Each experimental pond had a square surface of (3.9 m × 3.9 m) and a bottom (1.5 m × 1.5 m) shape, with a trapezoidal cross-section and a depth of 1.3 m, corresponding to a storage capacity of approximately 8.55 m3. The sloped embankments (approximately 45°) ensured structural stability. One side was equipped with a masonry staircase to facilitate interventions (equipment instalslation, fish feeding, and control harvests) and to ensure staff safety. Each of them was filled with 5 m3 of water and stocked with monosex male fingerlings (about 12.5 g) of Oreochromis niloticus, commonly known as Nile tilapia. It is a hardy tropical freshwater fish with fast growth [29-31]. The stocking density was 20 fingerlings per cubic meter of water or a total of 100 per pond. This corresponded to standard semi-intensive tropical pond recommendations, allowing optimal growth without overcrowding [32, 33]. Fish were stocked two weeks before the start of infiltration monitoring to allow acclimation and stabilization of biological activity within the ponds.

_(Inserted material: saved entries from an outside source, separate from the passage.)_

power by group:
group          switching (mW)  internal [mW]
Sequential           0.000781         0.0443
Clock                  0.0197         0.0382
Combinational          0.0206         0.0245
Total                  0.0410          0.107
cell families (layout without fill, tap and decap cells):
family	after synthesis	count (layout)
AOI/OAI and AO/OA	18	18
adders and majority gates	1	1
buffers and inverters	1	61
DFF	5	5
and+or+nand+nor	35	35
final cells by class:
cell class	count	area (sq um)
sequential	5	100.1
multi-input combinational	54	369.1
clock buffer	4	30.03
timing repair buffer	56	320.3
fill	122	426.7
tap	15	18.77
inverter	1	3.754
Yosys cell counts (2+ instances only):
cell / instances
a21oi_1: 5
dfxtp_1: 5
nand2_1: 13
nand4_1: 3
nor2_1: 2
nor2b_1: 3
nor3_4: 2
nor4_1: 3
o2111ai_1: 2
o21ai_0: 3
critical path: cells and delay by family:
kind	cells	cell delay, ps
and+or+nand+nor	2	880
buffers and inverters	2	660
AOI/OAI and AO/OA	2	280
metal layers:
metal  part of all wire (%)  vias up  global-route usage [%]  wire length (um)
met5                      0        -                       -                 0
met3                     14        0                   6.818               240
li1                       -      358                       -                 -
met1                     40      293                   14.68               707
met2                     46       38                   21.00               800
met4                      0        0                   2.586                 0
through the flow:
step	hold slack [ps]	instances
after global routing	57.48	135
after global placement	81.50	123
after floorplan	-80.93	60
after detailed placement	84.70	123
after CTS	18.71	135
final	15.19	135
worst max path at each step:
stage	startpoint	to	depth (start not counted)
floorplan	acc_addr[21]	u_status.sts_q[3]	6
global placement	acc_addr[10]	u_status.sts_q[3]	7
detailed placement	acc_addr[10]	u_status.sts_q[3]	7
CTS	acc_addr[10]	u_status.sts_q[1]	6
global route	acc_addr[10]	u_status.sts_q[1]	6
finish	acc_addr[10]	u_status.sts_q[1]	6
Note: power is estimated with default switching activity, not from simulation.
`config.mk`:
```
export PLATFORM = sky130hd
export DESIGN_NAME = pin_edge_irq
export DESIGN_NICKNAME = d
export VERILOG_FILES = /design/src/rtl/pin_irq_pkg.sv /design/src/rtl/pin_irq_rst_sync.sv /design/src/rtl/pin_irq_sync.sv /design/src/rtl/pin_irq_regs.sv /design/src/rtl/pin_irq_edge.sv /design/src/rtl/pin_edge_irq.sv
export SDC_FILE = /design/constraint.sdc
export NUM_CORES = 1
export LEC_CHECK = 0
export CAP_MARGIN = 5
export CORE_MARGIN = 5
export CORE_UTILIZATION = 45
export CTS_BUF_LIST = sky130_fd_sc_hd__clkbuf_8
export CTS_CLUSTER_SIZE = 12
export DETAILED_ROUTE_END_ITERATION = 10
export DONT_BUFFER_PORTS = 1
export PLACE_DENSITY = 0.67
export SYNTH_ARGS = -nofsm -noshare
export SYNTH_HDL_FRONTEND = slang
export SYNTH_SLANG_ARGS = --single-unit
```
`constraint.sdc`:
```
create_clock -name clk -period 0.8 [get_ports clk]
set_input_delay 0.08 -clock clk [delete_from_list [all_inputs] [get_ports clk]]
set_output_delay 0.08 -clock clk [all_outputs]
set_load 0.01 [all_outputs]
```
`src/rtl/pin_irq_pkg.sv`:
```
package pin_irq_pkg;
  localparam int PIN_W  = 8;
  localparam int ADDR_W = 8;
  typedef logic [PIN_W-1:0]  pin_vec_t;
  typedef logic [ADDR_W-1:0] addr_t;
  localparam pin_vec_t IMPL_MASK_DEF = 8'h87;
  localparam addr_t    ENA_ADDR_DEF  = 8'h31;
  localparam addr_t    DIR_ADDR_DEF  = 8'h32;
endpackage

```
`src/rtl/pin_irq_rst_sync.sv`:
```
module pin_irq_rst_sync #(
  parameter int STAGES = 2
) (
  input  logic clk,
  input  logic rst_n,
  output logic rst_sync_n
);
  logic [STAGES-1:0] chain_q;
  logic [STAGES-1:0] chain_d;

  always_comb chain_d = {chain_q[STAGES-2:0], 1'b1};

  always_ff @(posedge clk or negedge rst_n) begin
    if (!rst_n) chain_q <= '0;
    else        chain_q <= chain_d;
  end

  assign rst_sync_n = chain_q[STAGES-1];
endmodule

```
`src/rtl/pin_irq_sync.sv`:
```
module pin_irq_sync #(
  parameter int W      = 8,
  parameter int STAGES = 2
) (
  input  logic         clk,
  input  logic         rst_n,
  input  logic [W-1:0] din,
  output logic [W-1:0] dout
);
  logic [W-1:0] stage_q [STAGES];

  always_ff @(posedge clk or negedge rst_n) begin
    if (!rst_n) stage_q[0] <= '0;
    else        stage_q[0] <= din;
  end

  for (genvar s = 1; s < STAGES; s++) begin : g_stage
    always_ff @(posedge clk or negedge rst_n) begin
      if (!rst_n) stage_q[s] <= '0;
      else        stage_q[s] <= stage_q[s-1];
    end
  end

  assign dout = stage_q[STAGES-1];
endmodule

```
`src/rtl/pin_irq_regs.sv`:
```
module pin_irq_regs #(
  parameter int              W         = 8,
  parameter int              ADDR_W    = 8,
  parameter logic [ADDR_W-1:0] ENA_ADDR  = 8'h31,
  parameter logic [ADDR_W-1:0] DIR_ADDR  = 8'h32,
  parameter logic [W-1:0]    IMPL_MASK = 8'h87
) (
  input  logic              clk,
  input  logic              rst_n,
  input  logic              wr_en,
  input  logic [ADDR_W-1:0] wr_addr,
  input  logic [W-1:0]      wr_data,
  output logic [W-1:0]      ena_q,
  output logic [W-1:0]      dir_q
);
  logic         ena_we;
  logic         dir_we;
  logic [W-1:0] wr_masked;

  always_comb begin
    ena_we    = wr_en && (wr_addr == ENA_ADDR);
    dir_we    = wr_en && (wr_addr == DIR_ADDR);
    wr_masked = wr_data & IMPL_MASK;
  end

  always_ff @(posedge clk or negedge rst_n) begin
    if (!rst_n)      ena_q <= '0;
    else if (ena_we) ena_q <= wr_masked;
  end

  always_ff @(posedge clk or negedge rst_n) begin
    if (!rst_n)      dir_q <= '0;
    else if (dir_we) dir_q <= wr_masked;
  end
endmodule

```
`src/rtl/pin_irq_edge.sv`:
```
module pin_irq_edge #(
  parameter int           W         = 8,
  parameter logic [W-1:0] IMPL_MASK = 8'h87
) (
  input  logic         clk,
  input  logic         rst_n,
  input  logic [W-1:0] lvl,
  input  logic [W-1:0] ena,
  input  logic [W-1:0] dir,
  output logic [W-1:0] hit
);
  logic [W-1:0] prev_q;

  always_ff @(posedge clk or negedge rst_n) begin
    if (!rst_n) prev_q <= '0;
    else        prev_q <= lvl;
  end

  for (genvar i = 0; i < W; i++) begin : g_pin
    if (IMPL_MASK[i]) begin : g_impl
      logic rise;
      logic fall;
      always_comb begin
        rise   = lvl[i] & ~prev_q[i];
        fall   = ~lvl[i] & prev_q[i];
        hit[i] = ena[i] & (dir[i] ? rise : fall);
      end
    end else begin : g_rsvd
      assign hit[i] = 1'b0;
    end
  end
endmodule

```
`src/rtl/pin_edge_irq.sv`:
```
module pin_edge_irq
  import pin_irq_pkg::*;
#(
  parameter int       W         = PIN_W,
  parameter int       AW        = ADDR_W,
  parameter int       SYNC_STG  = 2,
  parameter logic [W-1:0]  IMPL_MASK = IMPL_MASK_DEF,
  parameter logic [AW-1:0] ENA_ADDR  = ENA_ADDR_DEF,
  parameter logic [AW-1:0] DIR_ADDR  = DIR_ADDR_DEF
) (
  input  logic          clk,
  input  logic          rst_n,
  input  logic [W-1:0]  pins_i,
  input  logic          wr_en_i,
  input  logic [AW-1:0] wr_addr_i,
  input  logic [W-1:0]  wr_data_i,
  input  logic          ack_i,
  output logic          irq_o
);
  logic         rst_sync_n;
  logic [W-1:0] lvl_sync;
  logic [W-1:0] ena_q;
  logic [W-1:0] dir_q;
  logic [W-1:0] hit_vec;
  logic         hit_any;
  logic         pend_q;
  logic         pend_d;

  pin_irq_rst_sync #(.STAGES(2)) u_rst (
    .clk(clk), .rst_n(rst_n), .rst_sync_n(rst_sync_n)
  );

  pin_irq_sync #(.W(W), .STAGES(SYNC_STG)) u_sync (
    .clk(clk), .rst_n(rst_sync_n), .din(pins_i), .dout(lvl_sync)
  );

  pin_irq_regs #(
    .W(W), .ADDR_W(AW), .ENA_ADDR(ENA_ADDR), .DIR_ADDR(DIR_ADDR),
    .IMPL_MASK(IMPL_MASK)
  ) u_regs (
    .clk(clk), .rst_n(rst_sync_n), .wr_en(wr_en_i), .wr_addr(wr_addr_i),
    .wr_data(wr_data_i), .ena_q(ena_q), .dir_q(dir_q)
  );

  pin_irq_edge #(.W(W), .IMPL_MASK(IMPL_MASK)) u_edge (
    .clk(clk), .rst_n(rst_sync_n), .lvl(lvl_sync), .ena(ena_q),
    .dir(dir_q), .hit(hit_vec)
  );

  always_comb begin
    hit_any = |hit_vec;
    pend_d  = hit_any | (pend_q & ~ack_i);
  end

  always_ff @(posedge clk or negedge rst_sync_n) begin
    if (!rst_sync_n) pend_q <= 1'b0;
    else             pend_q <= pend_d;
  end

  assign irq_o = pend_q;
endmodule

```
==> results.sh, run 1 <==
export IMPL_syn_avg_cell_area_um2=16.4
export IMPL_nNetsFinal=97
export IMPL_ys_top_cells_by_count="dfrtp_1, mux2_2, and3b_1, nor3b_1, o21ai_0"
export IMPL_end_kind="register"
export IMPL_num_rows=15
export IMPL_die_area_um2=2770
export IMPL_avgRoutedWirePerCell_um=14.2
export IMPL_rsz0062_at_grt="yes"
export IMPL_crit_arrival_ps=1110
export IMPL_syn_nets=78
export IMPL_root_buffer="clkbuf_8"
export IMPL_ir_drop_mv=1.21
export IMPL_post_synth_top_area_cell="dfrtp_1"
export IMPL_cap_violations=0
export IMPL_hpwl_um=968
export IMPL_firstDrtPassIters=2
export IMPL_antenna_cells=0
export IMPL_status="finished, violations left"
export IMPL_core_area_um2=1730
export IMPL_insertion_delay_ps=250
export IMPL_synth_area_leaders="dfrtp_1, mux2_2, and3b_1, nor3b_1, nor3b_4"
export IMPL_avgViaCountPerCell=4.98
export IMPL_ys_types=14
export IMPL_cts_sink_count=23
export IMPL_ioPinCount=29
export IMPL_num_vias=463
export IMPL_slew_violations=0
export IMPL_place_area_um2=873
export IMPL_drive_gt1_share_pct=27.9
export IMPL_synth_edf_count=0
export IMPL_fin_util_pct=60.6
export IMPL_area_growth_syn_to_layout_pct=27.6
export IMPL_finalHoldViolations=0
export IMPL_netlist_area_um2=820
export IMPL_antenna_left=0
export IMPL_start_util_pct=47.5
export IMPL_finalSetupViolCount=3
export IMPL_h_tree_depth=1
export IMPL_place_ws_ps=-302
export IMPL_clockBufferDepth=2
export IMPL_worstHoldPathType="in2async"
export IMPL_period_share_pct=123
export IMPL_gp_congestion=0.749
export IMPL_grt_pass1_vias=488
export IMPL_synth_most_common_cell="dfrtp_1"
export IMPL_grtUsageTotal_pct=11.3
export IMPL_grt_pass1_wl_um=2170
export IMPL_synth_main_ff_cell="dfrtp_1"
export IMPL_yosys_warnings=0
export IMPL_drt_initial_drc_count=6
export IMPL_antenna_found_initial=0
export IMPL_overflow=0
export IMPL_period_minus_slack_ps=980
export IMPL_die_h_um=52.7
export IMPL_start_kind="register"
export IMPL_fin_area_um2=1050
export IMPL_synth_top_area_share_pct=70.2
export IMPL_cellLeakagePower_nw=0.494
export IMPL_ys_async_sr_fraction_pct=100
export IMPL_path_clk_slew_ps=70
export IMPL_tritoncts="built"
export IMPL_max_freq_mhz=1020
export IMPL_powerDensity_nw_per_um2=1970
export IMPL_ys_ff_latch=23
export IMPL_cts_buffers=3
export IMPL_nFillCells=151
export IMPL_dieWidth_um=52.7
export IMPL_path_class="reg2reg"
export IMPL_routed_wl_um=1320
export IMPL_grt_start_max_net_pins=14
export IMPL_fin_tns_setup_ps=-338
export IMPL_fin_skew_ps=2.12
export IMPL_io_buffers=0
export IMPL_drc=0
export IMPL_synthCells=50
export IMPL_violations="setup timing"
export IMPL_synth_seq_area_share_pct=70.2
export IMPL_setup_slack_ps=-180
export IMPL_crit_fanout=3
export IMPL_worstPathRequired_ps=930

2.3. Implementation of the Experimental Setup

Previous studies on Runoff water harvesting ponds (RWHPs) [34-36] have led to the development of a standardized protocol for evaluating soil suitability and determining the need for lining during pond construction. Central to this protocol is the 2iE/CRDI method [37], a site-specific procedure designed to measure in situ saturated hydraulic conductivity (Ks), which is a critical parameter for assessing infiltration potential. The method produces a Ks value and, when coupled with the soil water characteristics (SWC) software [38], it enables preliminary classification of the soil type and its hydraulic behavior.

In this study, four sampling points were selected to characterize the infiltration properties of the site designated for pond installation. Although standard practice recommends one sampling point per hectare, a denser sampling grid was adopted to improve measurement accuracy and capture spatial variability. The site was first squared for layout uniformity, and the four test points were distributed systematically with approximately 12 meters of spacing along the length and 8 meters along the width (Fig. 3).

Fig. (3).

a) Lining necessity determination process; b) sampling points.

The application of the 2iE/CRDI [37] method at the selected points yielded a saturated hydraulic conductivity (Ks) value of 14.51 mm /h. This result exceeded the commonly accepted threshold of 10 mm/h (Fig. 3) used to determine whether soil permeability necessitates additional sealing measures. Given both the measured conductivity and the fixed selection of the site based on its proximity to a water source, a lining system was implemented (Fig. 3). The adopted lining configuration included a polyane film base, topped with masonry riprap [39], and finished with a 5 cm layer of mortar to reduce seepage and improve structural stability.

2.4. Excavation And Sealing Configuration of Mini-RWHPs

The construction phase involved the manual excavation of twelve mini-runoff water harvesting ponds (RWHPs), each dug to a uniform depth of approximately 1.3 meters. Excavation was conducted with care to ensure a level base and a slight gradient toward one end of the pond to facilitate internal drainage and water management. Embankments were shaped into a stable trapezoidal profile, designed to resist erosion and improve structural integrity. Each pond was subsequently equipped with a multilayer impermeable lining system to mitigate infiltration losses.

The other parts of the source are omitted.